**Saved entries:**
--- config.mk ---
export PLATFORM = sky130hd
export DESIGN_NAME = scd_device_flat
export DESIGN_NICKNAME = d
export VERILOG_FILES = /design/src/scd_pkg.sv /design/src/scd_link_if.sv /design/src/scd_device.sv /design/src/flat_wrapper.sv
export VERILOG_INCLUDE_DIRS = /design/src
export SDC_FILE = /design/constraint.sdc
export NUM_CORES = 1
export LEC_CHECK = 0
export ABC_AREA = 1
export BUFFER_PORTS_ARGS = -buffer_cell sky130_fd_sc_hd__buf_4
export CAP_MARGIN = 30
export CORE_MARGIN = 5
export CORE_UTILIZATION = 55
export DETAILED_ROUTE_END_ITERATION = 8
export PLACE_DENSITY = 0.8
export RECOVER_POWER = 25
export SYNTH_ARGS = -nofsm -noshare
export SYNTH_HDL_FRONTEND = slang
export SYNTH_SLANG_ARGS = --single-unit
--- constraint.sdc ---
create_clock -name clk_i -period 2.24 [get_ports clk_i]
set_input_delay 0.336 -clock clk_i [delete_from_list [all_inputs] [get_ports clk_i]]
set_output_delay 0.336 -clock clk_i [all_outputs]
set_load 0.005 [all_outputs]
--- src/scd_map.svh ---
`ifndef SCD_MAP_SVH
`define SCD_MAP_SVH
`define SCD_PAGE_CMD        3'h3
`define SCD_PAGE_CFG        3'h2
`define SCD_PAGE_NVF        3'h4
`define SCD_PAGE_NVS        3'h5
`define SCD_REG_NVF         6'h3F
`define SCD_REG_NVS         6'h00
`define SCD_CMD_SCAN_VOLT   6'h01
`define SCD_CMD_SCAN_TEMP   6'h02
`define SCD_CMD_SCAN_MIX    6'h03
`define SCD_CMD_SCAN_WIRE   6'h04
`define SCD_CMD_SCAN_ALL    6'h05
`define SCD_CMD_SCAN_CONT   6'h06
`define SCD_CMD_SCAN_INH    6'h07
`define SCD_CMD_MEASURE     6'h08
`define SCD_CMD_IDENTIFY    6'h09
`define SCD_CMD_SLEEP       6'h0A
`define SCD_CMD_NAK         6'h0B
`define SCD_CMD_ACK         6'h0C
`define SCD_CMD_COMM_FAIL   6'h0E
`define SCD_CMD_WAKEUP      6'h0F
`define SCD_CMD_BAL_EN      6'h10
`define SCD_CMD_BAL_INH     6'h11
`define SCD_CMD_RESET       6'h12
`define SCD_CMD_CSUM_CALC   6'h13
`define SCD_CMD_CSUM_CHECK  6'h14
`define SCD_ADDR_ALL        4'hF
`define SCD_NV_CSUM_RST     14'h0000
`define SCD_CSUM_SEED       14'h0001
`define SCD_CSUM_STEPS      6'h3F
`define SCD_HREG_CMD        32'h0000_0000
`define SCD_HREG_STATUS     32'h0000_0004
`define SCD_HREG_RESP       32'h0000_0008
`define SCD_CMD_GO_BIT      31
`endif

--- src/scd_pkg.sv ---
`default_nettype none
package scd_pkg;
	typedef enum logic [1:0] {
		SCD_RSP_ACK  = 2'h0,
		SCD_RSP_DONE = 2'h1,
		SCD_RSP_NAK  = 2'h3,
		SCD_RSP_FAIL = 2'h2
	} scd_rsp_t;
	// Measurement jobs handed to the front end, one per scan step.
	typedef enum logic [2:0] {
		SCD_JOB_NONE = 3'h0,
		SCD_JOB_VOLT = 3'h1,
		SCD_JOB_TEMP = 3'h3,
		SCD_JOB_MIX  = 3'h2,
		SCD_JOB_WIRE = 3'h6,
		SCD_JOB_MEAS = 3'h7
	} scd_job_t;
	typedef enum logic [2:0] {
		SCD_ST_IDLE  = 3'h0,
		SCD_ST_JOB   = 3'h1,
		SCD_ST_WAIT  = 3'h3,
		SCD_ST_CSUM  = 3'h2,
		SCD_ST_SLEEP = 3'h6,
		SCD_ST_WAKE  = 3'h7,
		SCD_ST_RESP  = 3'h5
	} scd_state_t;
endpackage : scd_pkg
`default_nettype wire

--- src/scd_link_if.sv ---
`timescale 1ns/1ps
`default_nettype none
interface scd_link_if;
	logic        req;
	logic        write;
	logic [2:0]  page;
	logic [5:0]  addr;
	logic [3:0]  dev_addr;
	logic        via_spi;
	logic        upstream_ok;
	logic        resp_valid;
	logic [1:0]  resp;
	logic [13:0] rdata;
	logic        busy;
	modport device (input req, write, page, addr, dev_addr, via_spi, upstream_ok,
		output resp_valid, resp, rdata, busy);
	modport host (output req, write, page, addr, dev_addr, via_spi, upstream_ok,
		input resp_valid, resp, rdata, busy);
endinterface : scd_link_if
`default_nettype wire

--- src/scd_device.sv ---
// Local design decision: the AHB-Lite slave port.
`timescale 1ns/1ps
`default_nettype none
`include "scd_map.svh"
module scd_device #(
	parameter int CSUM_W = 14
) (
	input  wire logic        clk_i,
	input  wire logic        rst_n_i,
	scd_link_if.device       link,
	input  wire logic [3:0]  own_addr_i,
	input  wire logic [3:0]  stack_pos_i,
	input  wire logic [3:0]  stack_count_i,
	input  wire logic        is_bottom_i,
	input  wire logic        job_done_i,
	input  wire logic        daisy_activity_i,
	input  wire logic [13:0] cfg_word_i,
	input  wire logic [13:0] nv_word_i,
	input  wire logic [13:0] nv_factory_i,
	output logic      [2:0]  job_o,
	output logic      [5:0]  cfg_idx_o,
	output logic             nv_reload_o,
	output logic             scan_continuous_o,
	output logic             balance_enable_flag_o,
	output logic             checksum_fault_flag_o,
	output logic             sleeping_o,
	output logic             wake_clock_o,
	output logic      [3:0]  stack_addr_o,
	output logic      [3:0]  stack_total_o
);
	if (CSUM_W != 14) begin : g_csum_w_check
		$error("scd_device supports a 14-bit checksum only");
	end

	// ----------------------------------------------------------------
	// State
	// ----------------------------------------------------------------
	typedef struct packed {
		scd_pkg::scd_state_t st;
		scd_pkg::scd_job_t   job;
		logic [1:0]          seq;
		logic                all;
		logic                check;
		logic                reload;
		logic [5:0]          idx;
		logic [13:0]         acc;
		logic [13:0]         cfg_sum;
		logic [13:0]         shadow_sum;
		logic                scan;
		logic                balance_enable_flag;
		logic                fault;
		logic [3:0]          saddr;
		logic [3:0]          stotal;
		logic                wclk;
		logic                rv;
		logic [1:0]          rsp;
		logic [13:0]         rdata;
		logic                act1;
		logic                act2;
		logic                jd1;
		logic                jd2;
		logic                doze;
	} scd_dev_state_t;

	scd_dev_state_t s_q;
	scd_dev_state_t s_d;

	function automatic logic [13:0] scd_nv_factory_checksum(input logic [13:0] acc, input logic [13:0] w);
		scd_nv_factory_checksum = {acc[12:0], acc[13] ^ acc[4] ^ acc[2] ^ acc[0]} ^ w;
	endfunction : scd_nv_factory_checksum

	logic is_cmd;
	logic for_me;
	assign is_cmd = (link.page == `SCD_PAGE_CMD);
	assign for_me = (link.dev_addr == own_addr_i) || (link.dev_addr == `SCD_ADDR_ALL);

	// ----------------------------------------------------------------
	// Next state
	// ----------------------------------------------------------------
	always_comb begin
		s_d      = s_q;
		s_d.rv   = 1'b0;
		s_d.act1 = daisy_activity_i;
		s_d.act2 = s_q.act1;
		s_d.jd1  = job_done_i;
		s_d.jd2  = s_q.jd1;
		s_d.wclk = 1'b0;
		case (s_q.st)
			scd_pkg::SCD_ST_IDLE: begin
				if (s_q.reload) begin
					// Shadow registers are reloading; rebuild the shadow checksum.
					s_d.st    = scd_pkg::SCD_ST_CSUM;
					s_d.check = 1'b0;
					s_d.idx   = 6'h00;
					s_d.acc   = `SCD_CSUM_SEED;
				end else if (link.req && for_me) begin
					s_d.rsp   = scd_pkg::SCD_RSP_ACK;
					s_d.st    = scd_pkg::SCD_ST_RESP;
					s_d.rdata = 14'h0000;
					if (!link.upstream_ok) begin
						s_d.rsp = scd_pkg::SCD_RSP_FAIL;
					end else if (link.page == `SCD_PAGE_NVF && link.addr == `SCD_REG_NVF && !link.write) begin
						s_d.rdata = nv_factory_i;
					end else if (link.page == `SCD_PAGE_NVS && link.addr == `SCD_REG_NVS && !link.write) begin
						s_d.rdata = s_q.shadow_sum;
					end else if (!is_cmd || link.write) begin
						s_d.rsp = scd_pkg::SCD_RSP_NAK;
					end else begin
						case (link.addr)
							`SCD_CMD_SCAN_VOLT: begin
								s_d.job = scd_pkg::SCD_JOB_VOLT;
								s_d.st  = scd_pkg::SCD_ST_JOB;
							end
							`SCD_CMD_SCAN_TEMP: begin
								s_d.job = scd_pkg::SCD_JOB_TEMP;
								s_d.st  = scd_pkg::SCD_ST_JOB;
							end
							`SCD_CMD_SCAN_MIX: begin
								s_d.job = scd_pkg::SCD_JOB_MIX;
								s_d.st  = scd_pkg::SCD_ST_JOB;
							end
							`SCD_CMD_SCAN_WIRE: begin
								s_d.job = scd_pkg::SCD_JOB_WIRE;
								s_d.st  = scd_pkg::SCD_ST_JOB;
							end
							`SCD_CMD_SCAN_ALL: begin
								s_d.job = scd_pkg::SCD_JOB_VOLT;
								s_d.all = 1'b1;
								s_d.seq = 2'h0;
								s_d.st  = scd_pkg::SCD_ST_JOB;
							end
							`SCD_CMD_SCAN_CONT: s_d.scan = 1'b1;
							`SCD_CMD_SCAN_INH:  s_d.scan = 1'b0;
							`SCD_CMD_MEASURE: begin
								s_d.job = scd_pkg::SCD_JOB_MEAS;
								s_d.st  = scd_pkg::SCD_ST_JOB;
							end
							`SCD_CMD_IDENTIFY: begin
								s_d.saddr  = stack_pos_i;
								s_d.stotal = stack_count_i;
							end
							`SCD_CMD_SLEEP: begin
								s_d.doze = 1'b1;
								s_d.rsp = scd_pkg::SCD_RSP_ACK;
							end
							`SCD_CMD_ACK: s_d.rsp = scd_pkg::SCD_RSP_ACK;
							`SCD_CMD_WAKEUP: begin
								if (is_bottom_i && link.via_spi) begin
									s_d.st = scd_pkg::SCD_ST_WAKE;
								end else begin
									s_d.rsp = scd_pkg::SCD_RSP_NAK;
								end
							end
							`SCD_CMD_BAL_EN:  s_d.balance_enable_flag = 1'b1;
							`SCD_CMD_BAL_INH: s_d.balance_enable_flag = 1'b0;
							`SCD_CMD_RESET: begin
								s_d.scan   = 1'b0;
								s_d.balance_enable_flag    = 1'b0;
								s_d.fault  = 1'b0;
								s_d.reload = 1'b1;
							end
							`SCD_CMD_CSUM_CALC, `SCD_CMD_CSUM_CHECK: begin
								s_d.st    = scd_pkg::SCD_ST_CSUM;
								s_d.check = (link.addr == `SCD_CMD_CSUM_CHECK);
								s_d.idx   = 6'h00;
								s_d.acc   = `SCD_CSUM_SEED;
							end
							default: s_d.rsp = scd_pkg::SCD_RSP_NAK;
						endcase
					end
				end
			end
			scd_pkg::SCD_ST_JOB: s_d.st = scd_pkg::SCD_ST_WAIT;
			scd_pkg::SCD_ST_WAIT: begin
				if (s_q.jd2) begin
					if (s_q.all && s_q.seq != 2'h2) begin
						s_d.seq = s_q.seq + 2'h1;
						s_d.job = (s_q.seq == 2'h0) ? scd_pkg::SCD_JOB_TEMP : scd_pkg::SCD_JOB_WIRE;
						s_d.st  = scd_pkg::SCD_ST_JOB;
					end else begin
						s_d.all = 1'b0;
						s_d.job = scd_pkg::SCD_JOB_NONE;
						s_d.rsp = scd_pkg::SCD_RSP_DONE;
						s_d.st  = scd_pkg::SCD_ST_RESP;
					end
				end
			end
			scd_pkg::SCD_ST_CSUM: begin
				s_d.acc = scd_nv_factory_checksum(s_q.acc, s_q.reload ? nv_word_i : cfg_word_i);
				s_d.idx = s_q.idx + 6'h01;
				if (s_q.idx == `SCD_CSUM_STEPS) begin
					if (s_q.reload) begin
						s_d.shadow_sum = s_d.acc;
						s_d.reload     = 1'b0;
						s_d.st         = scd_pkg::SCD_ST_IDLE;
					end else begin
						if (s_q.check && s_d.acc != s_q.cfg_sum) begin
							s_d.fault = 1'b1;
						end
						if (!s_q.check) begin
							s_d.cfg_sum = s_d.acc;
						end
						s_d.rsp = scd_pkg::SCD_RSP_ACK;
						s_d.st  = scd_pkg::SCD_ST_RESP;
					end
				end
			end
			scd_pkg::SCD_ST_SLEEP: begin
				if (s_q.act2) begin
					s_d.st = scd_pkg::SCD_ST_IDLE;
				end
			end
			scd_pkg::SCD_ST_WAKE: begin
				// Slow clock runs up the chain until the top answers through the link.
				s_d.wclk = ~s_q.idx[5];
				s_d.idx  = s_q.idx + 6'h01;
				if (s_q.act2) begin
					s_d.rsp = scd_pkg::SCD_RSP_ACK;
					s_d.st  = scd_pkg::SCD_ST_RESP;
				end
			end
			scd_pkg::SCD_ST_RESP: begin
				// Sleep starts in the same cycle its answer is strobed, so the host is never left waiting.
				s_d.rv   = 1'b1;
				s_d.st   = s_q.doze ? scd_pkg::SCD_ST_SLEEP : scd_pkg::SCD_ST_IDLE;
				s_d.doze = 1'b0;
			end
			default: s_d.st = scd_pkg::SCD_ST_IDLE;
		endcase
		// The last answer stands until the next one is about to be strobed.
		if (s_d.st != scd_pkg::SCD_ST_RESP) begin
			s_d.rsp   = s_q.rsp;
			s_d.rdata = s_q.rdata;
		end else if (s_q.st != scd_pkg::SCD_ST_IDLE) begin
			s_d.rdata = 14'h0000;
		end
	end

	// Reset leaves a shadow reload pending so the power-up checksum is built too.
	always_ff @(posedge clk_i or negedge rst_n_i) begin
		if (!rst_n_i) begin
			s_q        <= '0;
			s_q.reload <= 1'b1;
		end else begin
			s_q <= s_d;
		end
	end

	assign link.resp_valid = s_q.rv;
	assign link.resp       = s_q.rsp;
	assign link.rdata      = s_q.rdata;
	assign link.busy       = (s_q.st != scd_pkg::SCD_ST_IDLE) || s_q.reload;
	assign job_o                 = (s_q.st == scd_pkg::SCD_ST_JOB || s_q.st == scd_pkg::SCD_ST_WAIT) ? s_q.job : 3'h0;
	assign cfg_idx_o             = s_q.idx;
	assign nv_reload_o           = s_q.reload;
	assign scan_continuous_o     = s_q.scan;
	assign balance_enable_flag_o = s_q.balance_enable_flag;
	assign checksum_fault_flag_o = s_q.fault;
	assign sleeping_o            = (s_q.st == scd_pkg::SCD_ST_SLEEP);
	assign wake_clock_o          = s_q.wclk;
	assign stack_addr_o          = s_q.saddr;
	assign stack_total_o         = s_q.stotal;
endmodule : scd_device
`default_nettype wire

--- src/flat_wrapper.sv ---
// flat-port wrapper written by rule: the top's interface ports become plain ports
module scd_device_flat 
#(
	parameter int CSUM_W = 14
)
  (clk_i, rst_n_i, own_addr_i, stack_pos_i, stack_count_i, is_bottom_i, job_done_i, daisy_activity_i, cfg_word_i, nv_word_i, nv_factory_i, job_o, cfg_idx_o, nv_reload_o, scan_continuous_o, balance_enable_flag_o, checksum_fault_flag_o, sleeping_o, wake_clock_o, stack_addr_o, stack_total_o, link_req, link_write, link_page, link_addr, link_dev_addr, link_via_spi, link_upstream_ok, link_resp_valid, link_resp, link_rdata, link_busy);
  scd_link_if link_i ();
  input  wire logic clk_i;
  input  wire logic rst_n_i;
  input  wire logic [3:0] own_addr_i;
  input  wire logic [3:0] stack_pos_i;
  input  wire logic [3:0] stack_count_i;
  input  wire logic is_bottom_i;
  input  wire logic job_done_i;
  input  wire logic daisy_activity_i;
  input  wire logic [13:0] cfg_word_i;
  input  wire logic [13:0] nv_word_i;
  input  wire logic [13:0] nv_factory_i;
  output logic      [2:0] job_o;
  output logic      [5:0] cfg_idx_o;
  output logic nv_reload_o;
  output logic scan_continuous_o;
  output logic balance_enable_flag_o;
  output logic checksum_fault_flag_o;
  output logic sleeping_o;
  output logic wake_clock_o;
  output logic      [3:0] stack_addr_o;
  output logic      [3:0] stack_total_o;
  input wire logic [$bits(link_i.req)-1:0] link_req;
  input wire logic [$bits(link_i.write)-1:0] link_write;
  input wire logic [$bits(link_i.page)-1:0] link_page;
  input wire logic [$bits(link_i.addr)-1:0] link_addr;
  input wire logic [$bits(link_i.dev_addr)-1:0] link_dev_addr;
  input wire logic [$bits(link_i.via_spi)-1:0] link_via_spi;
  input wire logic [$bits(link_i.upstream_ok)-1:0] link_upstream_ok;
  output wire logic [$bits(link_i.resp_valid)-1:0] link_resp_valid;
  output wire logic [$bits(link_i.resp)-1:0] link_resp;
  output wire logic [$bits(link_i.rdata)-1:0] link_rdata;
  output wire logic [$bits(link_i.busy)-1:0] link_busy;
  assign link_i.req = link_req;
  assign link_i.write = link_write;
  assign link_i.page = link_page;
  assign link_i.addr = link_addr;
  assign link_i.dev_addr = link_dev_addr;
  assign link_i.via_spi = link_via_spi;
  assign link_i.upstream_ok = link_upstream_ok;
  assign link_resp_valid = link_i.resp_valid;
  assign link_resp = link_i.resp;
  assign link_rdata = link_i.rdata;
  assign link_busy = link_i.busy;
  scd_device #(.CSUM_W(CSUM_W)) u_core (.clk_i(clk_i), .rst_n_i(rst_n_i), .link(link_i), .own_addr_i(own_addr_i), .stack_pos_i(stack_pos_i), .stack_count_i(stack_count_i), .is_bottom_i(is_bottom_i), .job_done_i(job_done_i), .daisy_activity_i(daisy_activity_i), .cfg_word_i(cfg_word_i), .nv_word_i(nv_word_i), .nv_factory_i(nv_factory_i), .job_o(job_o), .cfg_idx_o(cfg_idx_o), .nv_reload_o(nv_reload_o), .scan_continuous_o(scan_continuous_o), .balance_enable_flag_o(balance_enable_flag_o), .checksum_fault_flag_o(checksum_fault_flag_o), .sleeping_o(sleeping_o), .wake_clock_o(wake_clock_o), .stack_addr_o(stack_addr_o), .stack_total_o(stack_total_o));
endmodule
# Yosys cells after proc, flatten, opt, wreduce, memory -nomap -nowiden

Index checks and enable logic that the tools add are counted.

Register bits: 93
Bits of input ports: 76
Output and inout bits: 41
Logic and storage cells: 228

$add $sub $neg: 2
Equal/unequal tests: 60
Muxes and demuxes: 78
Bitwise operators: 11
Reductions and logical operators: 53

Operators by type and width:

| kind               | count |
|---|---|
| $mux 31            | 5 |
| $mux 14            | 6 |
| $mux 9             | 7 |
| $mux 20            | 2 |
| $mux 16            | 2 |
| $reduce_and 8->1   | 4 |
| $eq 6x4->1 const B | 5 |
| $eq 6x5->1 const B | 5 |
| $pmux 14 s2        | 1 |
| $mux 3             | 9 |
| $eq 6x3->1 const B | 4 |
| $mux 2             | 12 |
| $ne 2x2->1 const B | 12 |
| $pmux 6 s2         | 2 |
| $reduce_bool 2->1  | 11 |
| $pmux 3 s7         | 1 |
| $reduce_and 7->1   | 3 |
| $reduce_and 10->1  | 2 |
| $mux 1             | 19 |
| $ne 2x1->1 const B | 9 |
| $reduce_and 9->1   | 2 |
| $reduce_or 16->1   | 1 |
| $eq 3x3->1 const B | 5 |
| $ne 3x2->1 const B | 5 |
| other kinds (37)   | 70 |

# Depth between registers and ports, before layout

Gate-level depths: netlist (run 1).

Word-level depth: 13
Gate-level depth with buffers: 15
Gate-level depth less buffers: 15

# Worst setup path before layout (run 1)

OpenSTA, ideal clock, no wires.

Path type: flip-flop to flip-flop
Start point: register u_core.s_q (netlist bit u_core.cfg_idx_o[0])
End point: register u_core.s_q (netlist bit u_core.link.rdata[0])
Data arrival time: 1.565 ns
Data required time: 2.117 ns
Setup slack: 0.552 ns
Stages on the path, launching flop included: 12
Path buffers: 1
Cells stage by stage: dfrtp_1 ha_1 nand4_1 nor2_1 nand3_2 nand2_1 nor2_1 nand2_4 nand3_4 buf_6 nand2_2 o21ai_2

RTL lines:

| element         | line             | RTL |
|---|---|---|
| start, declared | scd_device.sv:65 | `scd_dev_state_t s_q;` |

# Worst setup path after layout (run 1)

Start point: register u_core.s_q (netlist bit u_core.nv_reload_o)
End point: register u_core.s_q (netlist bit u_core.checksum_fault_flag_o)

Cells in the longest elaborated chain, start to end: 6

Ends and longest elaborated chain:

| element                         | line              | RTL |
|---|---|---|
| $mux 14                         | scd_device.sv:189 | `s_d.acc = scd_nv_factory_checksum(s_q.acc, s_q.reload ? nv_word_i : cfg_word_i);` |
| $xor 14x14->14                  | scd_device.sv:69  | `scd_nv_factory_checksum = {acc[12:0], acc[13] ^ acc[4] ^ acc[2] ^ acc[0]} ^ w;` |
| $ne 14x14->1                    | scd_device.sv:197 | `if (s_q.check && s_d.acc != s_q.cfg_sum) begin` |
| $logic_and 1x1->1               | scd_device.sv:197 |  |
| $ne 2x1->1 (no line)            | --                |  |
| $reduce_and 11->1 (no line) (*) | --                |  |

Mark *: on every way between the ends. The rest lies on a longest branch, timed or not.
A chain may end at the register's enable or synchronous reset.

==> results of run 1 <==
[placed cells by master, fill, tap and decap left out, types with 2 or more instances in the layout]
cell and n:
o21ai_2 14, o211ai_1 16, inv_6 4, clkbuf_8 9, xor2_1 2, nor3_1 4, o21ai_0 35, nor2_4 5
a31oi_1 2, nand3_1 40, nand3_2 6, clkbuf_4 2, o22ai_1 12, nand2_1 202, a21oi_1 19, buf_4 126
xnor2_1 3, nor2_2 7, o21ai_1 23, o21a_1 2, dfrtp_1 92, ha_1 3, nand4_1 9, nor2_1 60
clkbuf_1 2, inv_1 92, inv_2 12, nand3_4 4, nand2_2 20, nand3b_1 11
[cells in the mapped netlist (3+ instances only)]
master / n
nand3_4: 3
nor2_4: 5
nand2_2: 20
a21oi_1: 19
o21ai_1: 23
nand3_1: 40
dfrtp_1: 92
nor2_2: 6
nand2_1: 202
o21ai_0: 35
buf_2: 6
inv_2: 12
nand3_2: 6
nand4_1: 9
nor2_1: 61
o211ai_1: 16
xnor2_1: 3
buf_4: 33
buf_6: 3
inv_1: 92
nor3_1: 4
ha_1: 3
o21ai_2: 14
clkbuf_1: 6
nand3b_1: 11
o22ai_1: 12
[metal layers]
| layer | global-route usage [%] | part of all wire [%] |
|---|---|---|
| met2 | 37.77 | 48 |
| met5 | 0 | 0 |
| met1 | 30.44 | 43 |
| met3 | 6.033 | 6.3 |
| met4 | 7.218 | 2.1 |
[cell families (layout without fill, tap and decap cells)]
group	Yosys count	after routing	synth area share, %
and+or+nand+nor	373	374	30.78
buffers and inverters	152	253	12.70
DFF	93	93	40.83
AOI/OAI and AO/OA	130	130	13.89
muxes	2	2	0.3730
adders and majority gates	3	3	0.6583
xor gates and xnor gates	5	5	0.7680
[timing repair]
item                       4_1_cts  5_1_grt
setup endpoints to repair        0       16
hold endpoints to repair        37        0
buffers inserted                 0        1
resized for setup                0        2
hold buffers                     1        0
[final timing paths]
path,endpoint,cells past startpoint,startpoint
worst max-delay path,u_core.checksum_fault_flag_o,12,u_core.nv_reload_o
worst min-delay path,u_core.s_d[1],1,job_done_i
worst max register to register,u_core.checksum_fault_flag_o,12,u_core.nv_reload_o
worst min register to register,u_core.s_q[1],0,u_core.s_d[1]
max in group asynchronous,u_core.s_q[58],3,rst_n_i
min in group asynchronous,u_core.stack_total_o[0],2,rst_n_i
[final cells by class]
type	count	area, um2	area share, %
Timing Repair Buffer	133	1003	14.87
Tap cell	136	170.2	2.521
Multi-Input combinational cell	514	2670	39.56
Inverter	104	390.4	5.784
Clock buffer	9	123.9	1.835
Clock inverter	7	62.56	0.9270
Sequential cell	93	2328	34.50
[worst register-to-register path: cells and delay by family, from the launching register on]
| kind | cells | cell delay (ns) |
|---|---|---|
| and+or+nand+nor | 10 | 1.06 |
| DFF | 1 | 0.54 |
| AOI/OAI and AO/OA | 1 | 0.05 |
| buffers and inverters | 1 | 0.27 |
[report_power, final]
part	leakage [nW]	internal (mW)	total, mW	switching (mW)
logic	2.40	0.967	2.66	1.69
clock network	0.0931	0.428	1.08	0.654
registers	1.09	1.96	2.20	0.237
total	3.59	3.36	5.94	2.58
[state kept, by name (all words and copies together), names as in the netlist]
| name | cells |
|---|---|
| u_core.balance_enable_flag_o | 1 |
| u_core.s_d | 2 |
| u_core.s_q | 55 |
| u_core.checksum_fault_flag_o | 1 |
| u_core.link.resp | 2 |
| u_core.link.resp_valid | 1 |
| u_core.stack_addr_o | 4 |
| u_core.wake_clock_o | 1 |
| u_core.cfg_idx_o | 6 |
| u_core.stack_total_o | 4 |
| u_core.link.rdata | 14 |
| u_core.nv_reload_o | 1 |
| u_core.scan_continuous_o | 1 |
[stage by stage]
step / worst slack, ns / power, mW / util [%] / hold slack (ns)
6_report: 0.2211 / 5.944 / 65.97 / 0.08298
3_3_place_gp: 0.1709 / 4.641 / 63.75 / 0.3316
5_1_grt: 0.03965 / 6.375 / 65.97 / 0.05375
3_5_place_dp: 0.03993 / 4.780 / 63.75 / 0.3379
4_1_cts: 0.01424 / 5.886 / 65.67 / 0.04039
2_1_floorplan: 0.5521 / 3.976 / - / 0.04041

**What you need to do:** When the word "before" shows up in a line of the entries, report that line.

**Exercise answer:**
# Depth between registers and ports, before layout
# Worst setup path before layout (run 1)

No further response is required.